Los clásicos desde Karl Kautsky, hablaron de “la cuestión agraria” haciendo referencia a que la producción en base a la tierra constituía un problema, una seria dificultad. El problema se centra en que el factor de producción más importante del sector es la tierra y ella, aunque se comporta como una mercancía (se compra, se vende) no lo es. No es producto del trabajo humano sino constituye un “recurso natural”. Todos los recursos de la naturaleza mercantilizados, producen por esta característica, una “sobreganancia”, que se denomina “renta”. En los últimos tiempos en la Argentina (los meses del paro agrario de 2008) se oyó hablar acerca de la “renta extraordinaria” de los productores sojeros.
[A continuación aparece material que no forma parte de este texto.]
What follows belongs to an exercise in optimizing a design on an open flow for small area and a short achievable clock period; a production flow would make more cautious choices. The RTL was checked by simulation tests, not by an equivalence proof against the original design. Power figures rest on the tool's default switching activity, not on a simulated workload.

==> job 4970 <==
Design flt_rank_det, start of the top module:
module flt_rank_det (
    input  wire        clk,
    input  wire        rst,
    input  wire        sync,
    input  wire        cfg_rank_en,
    input  wire [4:0]  cfg_win,
    input  wire [4:0]  cfg_k,
    input  wire        cfg_suppress,
    input  wire [15:0] cfg_settle_base,
    input  wire [4:0]  cfg_pk_log2,
    input  wire [4:0]  cfg_rms_log2,
    input  wire [3:0]  cfg_atk,
    input  wire [3:0]  cfg_dcy,
    input  wire        in_valid,
    input  wire [15:0] in_data,
    output reg         out_valid,
    output reg  [15:0] out_data,
    output reg         out_settling,
    output reg         env_valid,
    output wire [15:0] env,
    output reg         env_ok,
    output reg         pk_valid,
    output wire [15:0] pk,
    output wire        pk_ok,
    output reg         rms_valid,
    output wire [15:0] rms,
    output wire        rms_ok
);
export LEC_CHECK = 0
export ABC_AREA = 1
export CAP_MARGIN = 20
export CORE_MARGIN = 2
export CORE_UTILIZATION = 58
export CTS_CLUSTER_DIAMETER = 60
export CTS_CLUSTER_SIZE = 30
export SLEW_MARGIN = 20
create_clock -name core_clock -period 15.0 [get_ports {clk}]
standard.sh (not shown) runs the stock make flow with config.mk's settings and CLKGATE_MAP_FILE= SYNTH_SCRIPT=/design/flow/synth_recipe.tcl, a recipe that flattens the netlist after the stock synthesis.
==> flow/flow/run.sh <==
#!/bin/bash
# Standard synthesis, then the standard ORFS layout steps with:
# - port buffers of a plain buffer cell (buf_2) rather than the default,
set -euo pipefail
bash standard.sh synth > synth.log 2>&1
bash standard.sh SETUP_SLACK_MARGIN=10.75 TNS_END_PERCENT=20 \
    "BUFFER_PORTS_ARGS=-buffer_cell sky130_fd_sc_hd__buf_2" finish > layout.log 2>&1
==> job 3649 (differences from job 4970) <==
--- a/flow/design.v
+++ b/flow/design.v
@@ -68,16 +68,11 @@
         va <= in_valid;
         r1 <= restart;
     end
     wire bv_en = va & ~r1;
     reg [15:0] w [0:14];
-    reg [3:0]  nvld;          
-    reg [14:0] vld;           
-    always @* begin
-        for (i = 0; i < 15; i = i + 1)
-            vld[i] = (nvld > i);
-    end
+    reg [14:0] vld;
     reg [3:0]  dr [1:14];     
     reg        bv;
     function cmp16;
         input [15:0] a;
         input [15:0] b;
@@ -92,45 +87,47 @@
             for (k = 0; k < 16; k = k + 1)
                 c = (au[k] & bu[k]) | (au[k] & c) | (bu[k] & c);
             cmp16 = c;
         end
     endfunction
-    wire zx = xa[15] | (xa == 16'd0);    
-    wire [3:0] dr_x = ((win[2:1] == 2'b01) || (win[2:1] == 2'b11)) ? win : win - 4'd1;
-    reg [3:0] dr0;
-    always @* begin
-        dr0 = dr_x;
-        for (i = 1; i < 15; i = i + 1)
-            if (inw[i])
-                dr0 = dr0 ^ dr[i];
-    end
-    reg [3:0] dr_l;
+    reg [15:0] lv;
+    reg [15:0] lv_nx;
     always @* begin
-        dr_l = 4'd0;
-        for (i = 2; i < 15; i = i + 2)
-            if (inw[i] && (i == 14 || !inw[i+1]))
-                dr_l = dr[i];
+        lv_nx = 16'd0;
+        for (i = 1; i < 14; i = i + 2)
+            if (inw[i+1] && (i == 13 || !inw[i+2]) && vld[i])
+                lv_nx = w[i];
     end
+    wire zx = xa[15] | (xa == 16'd0);    
     reg [13:0] cb;    
     reg [13:0] db;    
     always @* begin
         for (i = 0; i < 14; i = i + 1) begin
             cb[i] = vld[i] ? cmp16(xa, w[i], 1'b1) : zx;
-            db[i] = ((i == 0) ? dr0 : dr[i]) > dr_l;
+            db[i] = vld[i] & cmp16(lv, w[i], 1'b0);
         end
     end
+    wire [3:0] dr_x = ((win[2:1] == 2'b01) || (win[2:1] == 2'b11)) ? win : win - 4'd1;
+    reg [3:0] dr0;
+    always @* begin
+        dr0 = dr_x;
+        for (i = 1; i < 15; i = i + 1)
+            if (inw[i])
+                dr0 = dr0 ^ dr[i];
+    end
     always @(posedge clk) begin
         bv <= bv_en;
         if (r1) begin
-            nvld <= 4'd0;
+            vld  <= 15'd0;
+            lv   <= 16'd0;
             km1  <= (c_k == 5'd0) ? 4'd0 :
                     (c_k > {1'b0, win}) ? win - 4'd1 : c_k[3:0] - 4'd1;
             for (i = 1; i < 15; i = i + 1)
                 dr[i] <= i[3:0];
         end else if (bv_en) begin
-            if (nvld != 4'd15)
-                nvld <= nvld + 4'd1;
+            vld   <= {vld[13:0], 1'b1};
+            lv    <= lv_nx;
             dr[1] <= dr0 + {3'd0, cb[0]} - {3'd0, db[0]};
             for (i = 2; i < 15; i = i + 1)
                 dr[i] <= dr[i-1] + {3'd0, cb[i-1]} - {3'd0, db[i-1]};
         end
         if (bv_en) begin
@@ -229,21 +226,19 @@
     reg         pk_bok;
     reg         pk_first;
     assign pk    = {1'b0, pk_acc};
     assign pk_ok = pk_bok;
     reg  [22:0] s_lo;
-    reg  [8:0]  s_mid;
-    reg  [13:0] s_hi;
-    reg         s_c1, s_c2;
+    reg  [22:0] s_hi;
+    reg         s_c;
     reg         rms_bok;
     reg         rms_first;
     reg         rms_more;     
     reg         sq_ld;
-    wire [45:0] acc_m = {rms_more ? {s_hi, s_mid} : 23'd0,
+    wire [45:0] acc_m = {rms_more ? s_hi : 23'd0,
                          rms_first ? 23'd0 : s_lo};
-    wire        acc_c1 = rms_more & s_c1;
-    wire        acc_c2 = rms_more & s_c2;
+    wire        acc_cm = rms_more & s_c;
     wire [45:0] tr_s, tr_c;
     wire [14:0] msq = mag;                   
     wire ts1;
     wire tc2;
     assign ts1 = (msq[0] & msq[9]) ^ (msq[1] & msq[8]);
@@ -460,12 +455,12 @@
     wire tc108;
     assign ts107 = (msq[8] & msq[14]) ^ (msq[9] & msq[13]) ^ (msq[10] & msq[12]);
     assign tc108 = ((msq[8] & msq[14]) & (msq[9] & msq[13])) | ((msq[8] & msq[14]) & (msq[10] & msq[12])) | ((msq[9] & msq[13]) & (msq[10] & msq[12]));
     wire ts109;
     wire tc110;
-    assign ts109 = acc_m[23] ^ acc_c1;
-    assign tc110 = acc_m[23] & acc_c1;
+    assign ts109 = acc_m[23] ^ acc_cm;
+    assign tc110 = acc_m[23] & acc_cm;
     wire ts111;
     wire tc112;
     assign ts111 = (msq[9] & msq[14]) ^ (msq[10] & msq[13]) ^ (msq[11] & msq[12]);
     assign tc112 = ((msq[9] & msq[14]) & (msq[10] & msq[13])) | ((msq[9] & msq[14]) & (msq[11] & msq[12])) | ((msq[10] & msq[13]) & (msq[11] & msq[12]));
     wire ts113;
@@ -691,15 +686,14 @@
     wire ts223;
     wire tc224;
     assign ts223 = tc168 ^ acc_m[29];
     assign tc224 = tc168 & acc_m[29];
     assign tr_s = {acc_m[45], acc_m[44], acc_m[43], acc_m[42], acc_m[41], acc_m[40], acc_m[39], acc_m[38], acc_m[37], acc_m[36], acc_m[35], acc_m[34], acc_m[33], acc_m[32], acc_m[31], tc224, tc222, tc220, tc218, tc216, tc214, tc212, tc210, tc208, tc206, tc204, tc202, tc200, tc198, tc196, tc194, tc192, tc190, tc188, tc186, tc184, tc182, tc180, tc178, tc176, tc174, tc172, tc170, ts169, acc_m[1], msq[0]};
-    assign tr_c = {1'b0, 1'b0, 1'b0, 1'b0, 1'b0, 1'b0, 1'b0, 1'b0, 1'b0, 1'b0, 1'b0, 1'b0, 1'b0, acc_c2, 1'b0, acc_m[30], ts223, ts221, ts219, ts217, ts215, ts213, ts211, ts209, ts207, ts205, ts203, ts201, ts199, ts197, ts195, ts193, ts191, ts189, ts187, ts185, ts183, ts181, ts179, ts177, ts175, ts173, ts171, acc_m[2], 1'b0, acc_m[0]};
+    assign tr_c = {1'b0, 1'b0, 1'b0, 1'b0, 1'b0, 1'b0, 1'b0, 1'b0, 1'b0, 1'b0, 1'b0, 1'b0, 1'b0, 1'b0, 1'b0, acc_m[30], ts223, ts221, ts219, ts217, ts215, ts213, ts211, ts209, ts207, ts205, ts203, ts201, ts199, ts197, ts195, ts193, ts191, ts189, ts187, ts185, ts183, ts181, ts179, ts177, ts175, ts173, ts171, acc_m[2], 1'b0, acc_m[0]};
     always @(posedge clk) begin
-        {s_c1, s_lo}  <= {1'b0, tr_s[22:0]} + {1'b0, tr_c[22:0]};
-        {s_c2, s_mid} <= {1'b0, tr_s[31:23]} + {1'b0, tr_c[31:23]};
-        s_hi          <= tr_s[45:32] + tr_c[45:32];
+        {s_c, s_lo} <= {1'b0, tr_s[22:0]} + {1'b0, tr_c[22:0]};
+        s_hi        <= tr_s[45:23] + tr_c[45:23];
         env_valid <= dv & ~r1 & ~restart;
         pk_valid  <= dv & d_pklast & ~r1 & ~restart;
         sq_ld     <= dv & d_rmslast & ~r1;
         if (r1) begin
             e_b       <= 31'h0000_8000;
@@ -718,11 +712,11 @@
                 pk_bok <= !d_settling;
             if (rms_first)
                 rms_bok <= !d_settling;
         end
     end
-    wire [45:0] sum_acc = {s_hi, s_mid, s_lo} + {13'd0, s_c2, 8'd0, s_c1, 23'd0};
+    wire [45:0] sum_acc = {s_hi + {22'd0, s_c}, s_lo};
     reg  [43:0] sq_a;
     reg  [4:0]  sq_jm1;       
     always @* begin
         if (rms_n == 5'd4) begin
             sq_a   = {sum_acc[33:2], 12'd0};
@@ -734,20 +728,20 @@
             sq_a   = sum_acc[45:2];
             sq_jm1 = 5'd23 - rms_n[4:1];           
         end
     end
     reg  [43:0] sq_op;
-    reg  [14:0] sq_root;      
+    reg  [15:0] sq_root;
     reg  [15:0] sq_rem;
     reg  [4:0]  sq_cnt;
     reg         sq_ok;
     wire [17:0] sq_rem_t = {sq_rem, sq_op[43:42]};
-    wire [17:0] sq_trial = {1'b0, sq_root, 2'b01};
+    wire [17:0] sq_trial = {sq_root, 2'b01};
     wire [18:0] sq_diff  = {1'b0, sq_rem_t} - {1'b0, sq_trial};
     wire        sq_take  = !sq_diff[18];
     wire        sq_take0 = sq_a[43] | sq_a[42];
-    assign rms    = {1'b0, sq_root};
+    assign rms    = sq_root;
     assign rms_ok = sq_ok;
     always @(posedge clk) begin
         rms_valid <= (sq_cnt == 5'd1) & ~r1 & ~restart;
         if (r1) begin
             sq_cnt <= 5'd0;
@@ -757,17 +751,17 @@
         end else if (sq_cnt != 5'd0) begin
             sq_cnt <= sq_cnt - 5'd1;
         end
         if (sq_ld) begin
             sq_op   <= {sq_a[41:0], 2'b00};
-            sq_root <= {14'd0, sq_take0};
+            sq_root <= {15'd0, sq_take0};
             sq_rem  <= {14'd0, sq_a[43:42] - {1'b0, sq_take0}};
         end else begin
             sq_op   <= {sq_op[41:0], 2'b00};
             sq_rem  <= sq_take ? sq_diff[15:0] : sq_rem_t[15:0];
             if (sq_cnt == 5'd1)
-                sq_root <= sq_root + {14'd0, sq_take};
+                sq_root <= sq_root + {15'd0, sq_take};
             else
-                sq_root <= {sq_root[13:0], sq_take};
+                sq_root <= {sq_root[14:0], sq_take};
         end
     end
 endmodule
==> flow/flow/run.sh (replaced) <==
#!/bin/bash
# Standard synthesis, then the standard ORFS layout steps with:
# - port buffers of a plain buffer cell (buf_2) rather than the default,
set -euo pipefail
bash standard.sh synth > synth.log 2>&1
bash standard.sh SETUP_SLACK_MARGIN=10.6 TNS_END_PERCENT=100 \
    "BUFFER_PORTS_ARGS=-buffer_cell sky130_fd_sc_hd__buf_2" finish > layout.log 2>&1
--- a/flow/config.mk
+++ b/flow/config.mk
@@ -6,9 +6,9 @@
 export NUM_CORES = 8
 export LEC_CHECK = 0
 export ABC_AREA = 1
 export CAP_MARGIN = 20
 export CORE_MARGIN = 2
-export CORE_UTILIZATION = 58
+export CORE_UTILIZATION = 50
 export CTS_CLUSTER_DIAMETER = 60
 export CTS_CLUSTER_SIZE = 30
 export SLEW_MARGIN = 20
==> results.txt <==
Status: job 3649 timing/DRC/antenna clean; job 4970 timing/DRC/antenna clean
Average routed wire per standard cell: job 3649 20.51 microns; job 4970 18.82 microns
Post-synthesis compound-gate area fraction: job 3649 17.61%; job 4970 15.64%
Initial antenna violation count: job 3649 1; job 4970 4
Proportion of total power due to net switching: job 3649 34.62%; job 4970 36.81%
Number of inverters outside the clock class in the layout: job 3649 1,135; job 4970 900
Critical path required time: job 3649 15.55 ns; job 4970 15.54 ns
End of the worst register-to-register path: job 3649 s_hi[16]$_DFF_P_; job 4970 s_lo[22]$_DFF_P_
Half-perimeter wire length after detailed placement: job 3649 105,200 microns; job 4970 84,630 microns
Xor/xnor share of the synthesized area: job 3649 5.759%; job 4970 5.719%
Number of standard cells after synthesis: job 3649 5,950; job 4970 5,213
Setup clock skew after layout: job 3649 0.03048 ns; job 4970 0.02865 ns
Final cell area excluding filler cells: job 3649 0.05095 sq mm; job 4970 0.04711 sq mm
Worst-margin pin slew: job 3649 1.219 ns; job 4970 1.195 ns
Initial DRC Count: job 3649 4,275; job 4970 3,197
Number of non-clock buffers: job 3649 289; job 4970 295
Layout multi-input combinational cell count: job 3649 3,923; job 4970 3,521
Buffer and inverter count on the worst path: job 3649 6; job 4970 2
All-layer global routing usage: job 3649 31.78%; job 4970 31.58%
Total number of sequential cells: job 3649 642; job 4970 615
Power attributed to the clock group: job 3649 1.83 mW; job 4970 1.42 mW
Cell internal pwr: job 3649 3.484 mW; job 4970 3.243 mW
Largest net degree at the start of global routing: job 3649 158; job 4970 203
Final period utilization: job 3649 30.02%; job 4970 29.06%
Net Switching: job 3649 1.845 mW; job 4970 1.889 mW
Renta basada en los altos precios internacionales pero también en la apropiación privada de la tierra y en las diferencias de fertilidades que hacen, de la Región de la Pampa Húmeda una de las regiones del mundo de mayor productividad.

Por estas razones no sólo las teorías de izquierda como el marxismo, sino las liberales consideraron seriamente que para que los propietarios de las tierras no tuviesen estas ventajas frente a los propietarios capitalistas del sector industrial, la tierra tenía que permanecer en manos del Estado y los capitalistas agrarios debían rentarlas convirtiéndose en arrendatarios y, de este modo, la renta agraria quedaría en manos de toda la nación. Pero el antecedente peligroso que esta decisión constituía para todo el sistema de propiedad privada, influyó para que en las teorías liberales, más allá de algunos autores como Stuart Mill, no fuera una propuesta que prosperara. Sin embargo, como muy bien lo explica Carlos Marx, para que exista renta por propiedad (“renta agraria absoluta”) tiene que existir una clase de terratenientes cuya base territorial es el fundamento de un fuerte poder político. Por eso muchos “agraristas” durante el siglo XX propulsaron estructuras agrarias basadas en la pequeña agricultura familiar y relacionaron fuertemente las posibilidades de democratizar las sociedades con este tipo de sujeto agrario. Fue el siglo de las reformas agrarias promovidas por los organismos internacionales y los estados nacionales.<1>

Algunos autores han sostenido que en los países de la periferia próspera (EEUU, Canadá, Australia) fueron impulsados tempranos procesos de democratización, debido, precisamente, a la difusión que tuvo la pequeña propiedad en el medio rural (Vallianatos, 2003). Se marcaba una fuerte relación entre la forma en que es controlada la tierra y el carácter político de la sociedad. “Por esta razón, los griegos insistían en que pequeños pedazos de tierra debían ser distribuidos entre la mayor cantidad posible de ciudadanos libres dentro de sus estados, para que la democracia fuera la regla y no la excepción” (Vallianatos, 2003: 57). Los promotores de la constitución de los EE.UU. incorporaron, según Vallianatos (2003: 46/47,57), el modelo griego de democracia agraria en los fundamentos constitucionales de su república. Eran éstos los principios que sustentaban la democracia “jeffersoniana” de los 1800, el Homestead Act de los años de 1860 y el desarrollo de la irrigación bajo el Reclamation Act en los 1900. “Un sistema de poder basado en la Norteamérica rural como para favorecer a los pequeños farmers sería acorde con los principios fundamentales de la Constitución (Vallianatos 2003: 57)”. Pero este modelo pierde vigencia, en los mismos EE.UU., a partir del auge de la agroindustria, de las grandes empresas agroalimentarias, denominadas genéricamente como Agribusiness (agronegocio).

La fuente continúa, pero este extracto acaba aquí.